_Problem details_
Report each line of the records where "synthesized" occurs.

_Supplied entries_

§ §

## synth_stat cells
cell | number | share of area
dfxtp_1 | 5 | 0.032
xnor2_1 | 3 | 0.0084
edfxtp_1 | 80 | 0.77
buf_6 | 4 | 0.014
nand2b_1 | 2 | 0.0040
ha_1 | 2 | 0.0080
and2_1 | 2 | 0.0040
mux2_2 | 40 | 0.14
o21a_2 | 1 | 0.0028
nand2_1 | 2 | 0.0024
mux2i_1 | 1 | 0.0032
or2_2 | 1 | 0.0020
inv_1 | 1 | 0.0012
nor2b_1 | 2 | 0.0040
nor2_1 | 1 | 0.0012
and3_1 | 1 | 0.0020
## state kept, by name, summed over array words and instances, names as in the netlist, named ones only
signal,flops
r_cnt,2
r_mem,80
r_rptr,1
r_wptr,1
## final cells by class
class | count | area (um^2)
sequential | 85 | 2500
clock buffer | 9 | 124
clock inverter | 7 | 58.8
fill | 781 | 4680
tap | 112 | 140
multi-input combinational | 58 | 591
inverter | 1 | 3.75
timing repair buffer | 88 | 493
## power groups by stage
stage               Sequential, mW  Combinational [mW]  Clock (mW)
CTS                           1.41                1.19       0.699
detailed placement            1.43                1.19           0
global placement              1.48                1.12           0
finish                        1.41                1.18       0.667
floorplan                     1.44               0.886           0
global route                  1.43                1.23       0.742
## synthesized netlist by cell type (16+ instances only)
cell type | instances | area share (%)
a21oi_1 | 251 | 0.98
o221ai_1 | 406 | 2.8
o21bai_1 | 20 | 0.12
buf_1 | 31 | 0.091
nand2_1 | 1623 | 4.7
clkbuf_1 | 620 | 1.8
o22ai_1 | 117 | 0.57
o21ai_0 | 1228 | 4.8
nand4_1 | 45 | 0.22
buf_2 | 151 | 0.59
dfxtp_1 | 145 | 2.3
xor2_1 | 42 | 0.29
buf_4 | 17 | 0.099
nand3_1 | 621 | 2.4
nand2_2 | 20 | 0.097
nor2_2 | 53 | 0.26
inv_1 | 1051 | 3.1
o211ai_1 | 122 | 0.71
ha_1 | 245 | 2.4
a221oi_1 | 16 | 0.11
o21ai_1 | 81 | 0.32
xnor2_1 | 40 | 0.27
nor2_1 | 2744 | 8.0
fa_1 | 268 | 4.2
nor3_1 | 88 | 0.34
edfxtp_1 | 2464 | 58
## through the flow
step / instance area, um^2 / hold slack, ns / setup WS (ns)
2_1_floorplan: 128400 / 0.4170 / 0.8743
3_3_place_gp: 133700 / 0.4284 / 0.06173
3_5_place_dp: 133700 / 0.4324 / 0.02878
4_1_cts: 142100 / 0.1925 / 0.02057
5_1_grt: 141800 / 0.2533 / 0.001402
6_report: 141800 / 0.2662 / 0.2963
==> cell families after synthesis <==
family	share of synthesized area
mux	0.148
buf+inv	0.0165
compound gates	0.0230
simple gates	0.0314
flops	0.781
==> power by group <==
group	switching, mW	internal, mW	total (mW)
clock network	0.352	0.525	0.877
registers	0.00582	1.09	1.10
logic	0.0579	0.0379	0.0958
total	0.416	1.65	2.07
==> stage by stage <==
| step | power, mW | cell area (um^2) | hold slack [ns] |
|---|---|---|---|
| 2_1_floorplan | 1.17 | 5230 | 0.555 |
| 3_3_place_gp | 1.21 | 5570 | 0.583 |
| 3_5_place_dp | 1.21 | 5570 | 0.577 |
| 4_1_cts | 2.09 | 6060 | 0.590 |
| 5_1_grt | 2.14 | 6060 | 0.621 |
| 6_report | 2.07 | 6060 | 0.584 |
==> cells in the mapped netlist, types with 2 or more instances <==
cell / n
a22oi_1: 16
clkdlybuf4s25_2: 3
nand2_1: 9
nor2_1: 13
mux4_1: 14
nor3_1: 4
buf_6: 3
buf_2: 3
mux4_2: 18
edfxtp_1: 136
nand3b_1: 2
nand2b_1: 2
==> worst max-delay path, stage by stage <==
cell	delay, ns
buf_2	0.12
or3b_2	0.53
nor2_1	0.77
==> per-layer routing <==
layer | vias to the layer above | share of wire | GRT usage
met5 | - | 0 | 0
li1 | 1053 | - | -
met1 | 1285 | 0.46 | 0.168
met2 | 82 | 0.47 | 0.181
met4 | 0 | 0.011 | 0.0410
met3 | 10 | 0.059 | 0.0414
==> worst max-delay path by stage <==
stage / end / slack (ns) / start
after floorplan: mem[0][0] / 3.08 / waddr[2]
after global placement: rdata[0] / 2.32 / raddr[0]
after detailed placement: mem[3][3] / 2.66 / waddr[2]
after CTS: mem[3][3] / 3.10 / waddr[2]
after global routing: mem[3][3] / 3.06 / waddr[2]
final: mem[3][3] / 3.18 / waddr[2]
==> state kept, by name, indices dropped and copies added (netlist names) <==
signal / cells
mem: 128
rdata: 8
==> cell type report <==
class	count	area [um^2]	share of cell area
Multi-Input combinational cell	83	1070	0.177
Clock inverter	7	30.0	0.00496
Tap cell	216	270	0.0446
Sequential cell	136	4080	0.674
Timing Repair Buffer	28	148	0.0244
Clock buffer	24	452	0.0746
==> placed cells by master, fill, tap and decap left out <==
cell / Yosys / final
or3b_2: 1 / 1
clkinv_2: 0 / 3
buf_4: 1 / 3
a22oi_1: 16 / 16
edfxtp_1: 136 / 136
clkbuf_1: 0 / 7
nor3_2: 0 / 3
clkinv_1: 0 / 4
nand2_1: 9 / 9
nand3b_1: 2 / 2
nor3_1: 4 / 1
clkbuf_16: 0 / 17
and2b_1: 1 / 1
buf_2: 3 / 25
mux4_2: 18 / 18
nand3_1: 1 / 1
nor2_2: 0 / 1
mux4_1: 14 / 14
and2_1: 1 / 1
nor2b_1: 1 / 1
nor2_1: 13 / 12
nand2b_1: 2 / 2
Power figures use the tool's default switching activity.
$ cat config.mk
export PLATFORM = sky130hd
export DESIGN_NAME = btb_slot
export DESIGN_NICKNAME = d
export VERILOG_FILES = /design/src/rtl/btb_pkg.sv /design/src/rtl/btb_slot.sv
export SDC_FILE = /design/constraint.sdc
export NUM_CORES = 1
export LEC_CHECK = 0
export ABC_AREA = 1
export BUFFER_PORTS_ARGS = -buffer_cell sky130_fd_sc_hd__buf_2
export CORE_AREA = 2 2 39 41
export CTS_CLUSTER_SIZE = 24
export DETAILED_ROUTE_END_ITERATION = 10
export DIE_AREA = 0 0 41 43
export PLACE_DENSITY = 0.63
export RECOVER_POWER = 50
export SETUP_SLACK_MARGIN = 0.15
export SKIP_LAST_GASP = 1
export SLEW_MARGIN = 20
export SYNTH_ARGS = -nofsm -noshare
export SYNTH_HDL_FRONTEND = slang
export SYNTH_SLANG_ARGS = --single-unit
$ cat constraint.sdc
create_clock -name clk -period 1.13 [get_ports clk]
set_clock_uncertainty 0.15 [all_clocks]
set_input_delay 0.1695 -clock clk [delete_from_list [all_inputs] [get_ports clk]]
set_output_delay 0.1695 -clock clk [all_outputs]
set_load 0.005 [all_outputs]
$ cat src/rtl/btb_pkg.sv
// ---------------------------------------------------------------------------
// btb_pkg: shared types and constants of the branch target buffer
// entry layout, command codes, counter codes and lookup result struct
// ---------------------------------------------------------------------------
package btb_pkg;

  localparam int ADDR_W = 32;
  localparam int WORD_W = ADDR_W - 2;

  typedef enum logic {
    CMD_PREDICT = 1'b0,
    CMD_UPDATE  = 1'b1
  } cmd_t;

  // 2-bit counter codes
  localparam logic [1:0] CTR_STRONG_NT = 2'd0;
  localparam logic [1:0] CTR_WEAK_NT   = 2'd1;
  localparam logic [1:0] CTR_WEAK_T    = 2'd2;
  localparam logic [1:0] CTR_STRONG_T  = 2'd3;

  localparam logic [ADDR_W-1:0] INST_BYTES = ADDR_W'(4);

  typedef struct packed {
    logic              valid;
    logic [ADDR_W-1:0] tag;
    logic [ADDR_W-1:0] target;
    logic [1:0]        counter;
  } entry_t;

  localparam int ENTRY_W = $bits(entry_t);

  typedef struct packed {
    logic              predict_taken;
    logic [ADDR_W-1:0] next_addr;
    entry_t            wr_entry;
  } eval_t;

endpackage
--- src/rtl/btb_pkg.sv ---
// ---------------------------------------------------------------------------
// btb_pkg: shared types and constants of the branch target buffer
// entry layout, command codes, counter codes and lookup result struct
// ---------------------------------------------------------------------------
package btb_pkg;

  localparam int ADDR_W = 32;
  localparam int WORD_W = ADDR_W - 2;

  typedef enum logic {
    CMD_PREDICT = 1'b0,
    CMD_UPDATE  = 1'b1
  } cmd_t;

  // 2-bit counter codes
  localparam logic [1:0] CTR_STRONG_NT = 2'd0;
  localparam logic [1:0] CTR_WEAK_NT   = 2'd1;
  localparam logic [1:0] CTR_WEAK_T    = 2'd2;
  localparam logic [1:0] CTR_STRONG_T  = 2'd3;

  localparam logic [ADDR_W-1:0] INST_BYTES = ADDR_W'(4);

  typedef struct packed {
    logic              valid;
    logic [ADDR_W-1:0] tag;
    logic [ADDR_W-1:0] target;
    logic [1:0]        counter;
  } entry_t;

  localparam int ENTRY_W = $bits(entry_t);

  typedef struct packed {
    logic              predict_taken;
    logic [ADDR_W-1:0] next_addr;
    entry_t            wr_entry;
  } eval_t;

endpackage

--- src/rtl/btb_eval.sv ---
// ---------------------------------------------------------------------------
// btb_eval: hit check, prediction and counter training
// works on the entry read back from the table
// ---------------------------------------------------------------------------
module btb_eval (
  input  btb_pkg::entry_t            rd_entry,
  input  logic [btb_pkg::ADDR_W-1:0] inst_addr,
  input  logic                       was_taken,
  input  logic [btb_pkg::ADDR_W-1:0] actual_target,
  output btb_pkg::eval_t             result
);
  import btb_pkg::*;

  logic       hit;
  logic [1:0] ctr_next;

  assign hit = rd_entry.valid && (rd_entry.tag == inst_addr);

  always_comb begin
    if (!hit) begin
      ctr_next = was_taken ? CTR_WEAK_NT : CTR_STRONG_NT;
    end else if (was_taken) begin
      ctr_next = (rd_entry.counter == CTR_STRONG_NT) ? CTR_WEAK_NT : CTR_STRONG_T;
    end else begin
      ctr_next = (rd_entry.counter == CTR_STRONG_T) ? CTR_WEAK_T : CTR_STRONG_NT;
    end
  end

  always_comb begin
    result.predict_taken    = hit && (rd_entry.counter >= CTR_WEAK_T);
    result.next_addr        = result.predict_taken ? rd_entry.target
                                                   : inst_addr + INST_BYTES;
    result.wr_entry.valid   = 1'b1;
    result.wr_entry.tag     = inst_addr;
    result.wr_entry.target  = actual_target;
    result.wr_entry.counter = ctr_next;
  end

endmodule

--- config.mk ---
export PLATFORM = sky130hd
export DESIGN_NAME = btb_eval
export DESIGN_NICKNAME = d
export VERILOG_FILES = /design/src/rtl/btb_pkg.sv /design/src/rtl/btb_eval.sv
export SDC_FILE = /design/constraint.sdc
export NUM_CORES = 1
export LEC_CHECK = 0
export BUFFER_PORTS_ARGS = -buffer_cell sky130_fd_sc_hd__clkbuf_2
export CORE_AREA = 2 2 89 91
export DETAILED_ROUTE_END_ITERATION = 8
export DIE_AREA = 0 0 91 93
export PLACE_DENSITY_LB_ADDON = 0.15
export SLEW_MARGIN = 20
export SYNTH_ARGS = -nofsm -noshare
export SYNTH_HDL_FRONTEND = slang
export SYNTH_SLANG_ARGS = --single-unit
--- constraint.sdc ---
create_clock -name vclk -period 2.4
set_clock_uncertainty 0.15 [all_clocks]
set_input_delay 0.36 -clock vclk [all_inputs]
set_output_delay 0.36 -clock vclk [all_outputs]
set_load 0.01 [all_outputs]
==> metrics.log <==
[metrics] run status: complete, but fails checks
[metrics] failing checks: setup timing
[metrics] class of the most critical hold timing path: in -> out
[metrics] initial core utilization: approximately 28%
[metrics] cell mode on critical path: sky130_fd_sc_hd__clkbuf_2
[metrics] global placement routability congestion: 0.736
[metrics] via count of the routed design: around 2300
[metrics] die footprint: 8460 sq um
[metrics] count of endpoints failing setup in the final report: 26
[metrics] WP depth: 8
[metrics] max-slew violation count: 0
[metrics] Post-CTS Setup Bufs: 0
[metrics] Arr. time, crit path: 1.91 ns
[metrics] top achievable clock speed: a little over 400 MHz
[metrics] register cell area after layout: 0 sq um
[metrics] core outline area: 7530 sq um
[metrics] drt total wl: roughly 7300 um
[metrics] number of nets with antenna violations after detailed routing: 0
[metrics] Overall Global Routing Usage: 16.0%
[metrics] Mapped Nets: 390
[metrics] cell area after synthesis: 2120 sq um
[metrics] number of antenna violations at the first check in global routing: 0
[metrics] Clock buffer cells: 0
[metrics] Hold Path End: result[16]
[metrics] Hold Vio Cnt, Final: 0
[metrics] layout cells sized above 1: 69.1%
[metrics] hold path depth: 0
[metrics] cell count after synthesis: roughly 260
[metrics] global route overflow: 0
[metrics] largest net degree at the start of global routing: 20
[metrics] via-per-instance ratio: between 4 and 5
[metrics] type of the worst setup path: in -> out
[metrics] worst-path maximum fanout: 19
[metrics] via count of the first global-routing pass: between 2000 and 2500
[metrics] number of max-capacitance violations reported: 0
[metrics] Tcrit/Tclk final: 101%
[metrics] CP max stage delay: approximately 0.3 ns
[metrics] nets@finish: between 500 and 600
[metrics] final HPWL from detailed placement: between 6000 and 7000 um
[metrics] Data required, critical path: 1.89 ns
[metrics] sequential area share after synthesis: 0%
[metrics] Ys Warns: 0
[metrics] number of distinct library cells after synthesis: 35
[metrics] clock period minus worst slack: about 2.4 ns
[metrics] launching element type of the critical path: input port
[metrics] type of element capturing the critical path: primary output
[metrics] number of rows in the core area: 32
[metrics] Design Area, Final: approximately 3200 sq um
[metrics] PwrDens: approximately 160 nW/um^2
[metrics] Top delay family on crit path: simple AND/OR/NAND/NOR gates
[metrics] setup slack at placement: -0.135 ns
[metrics] final antenna diode count: 0
[metrics] top-level port count: ~230
[metrics] average cell area after synthesis: between 8 and 9 sq um
[metrics] placement-stage cell area: around 3000 sq um
[metrics] First-pass DRT Iterations: 4
[metrics] die span in y: a little over 90 um
[metrics] DR iter-0 viols: 63
[metrics] maximum vdd drop: approximately 77 uV
[metrics] width of the die: about 91 um
[metrics] Filler Cells Inserted: ~830
[metrics] number of buffers inserted by port buffering: ~170
[metrics] number of sequential cells in the layout: 0
[metrics] drt wl/cell: about 14 um
[metrics] Cell Chain, Critical Path: clkbuf_2 > xnor2_1 > nand2_1 > nor4_4 > nand4_4 > buf_12 > mux2_4 > clkbuf_2
[metrics] crit path setup slack, layout: -0.0228 ns
[metrics] post-detailed-route DRC marker count: 0
[metrics] cell with the largest stage delay on the worst path: sky130_fd_sc_hd__mux2_4
[metrics] leakage component of the power: roughly 1.7 nW
[metrics] wire length of the first global-routing pass: 11200 um
[metrics] hold wc startpoint: actual_target[14]
[metrics] setup repair after global routing missed its margin: yes
[metrics] synthesis-to-layout area growth: 52.6%
[metrics] share of the core filled with cells: a little over two fifths
[metrics] Crit path buffers/inverters: 3
`src/rtl/core/pvt_ram.sv`:
```
// Generic single-write, single-read RAM with registered read data.
// No dependencies.
module pvt_ram #(
  parameter int WIDTH = 32,
  parameter int DEPTH = 32
) (
  input  logic                     clk,
  input  logic                     wr_en,
  input  logic [$clog2(DEPTH)-1:0] wr_addr,
  input  logic [WIDTH-1:0]         wr_data,
  input  logic                     rd_en,
  input  logic [$clog2(DEPTH)-1:0] rd_addr,
  output logic [WIDTH-1:0]         rd_data
);

  logic [WIDTH-1:0] mem_r [DEPTH];

  always_ff @(posedge clk) begin
    if (wr_en) begin
      mem_r[wr_addr] <= wr_data;
    end
    if (rd_en) begin
      rd_data <= mem_r[rd_addr];
    end
  end

endmodule

```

§ §

_Written answer_
## synthesized netlist by cell type (16+ instances only)
family	share of synthesized area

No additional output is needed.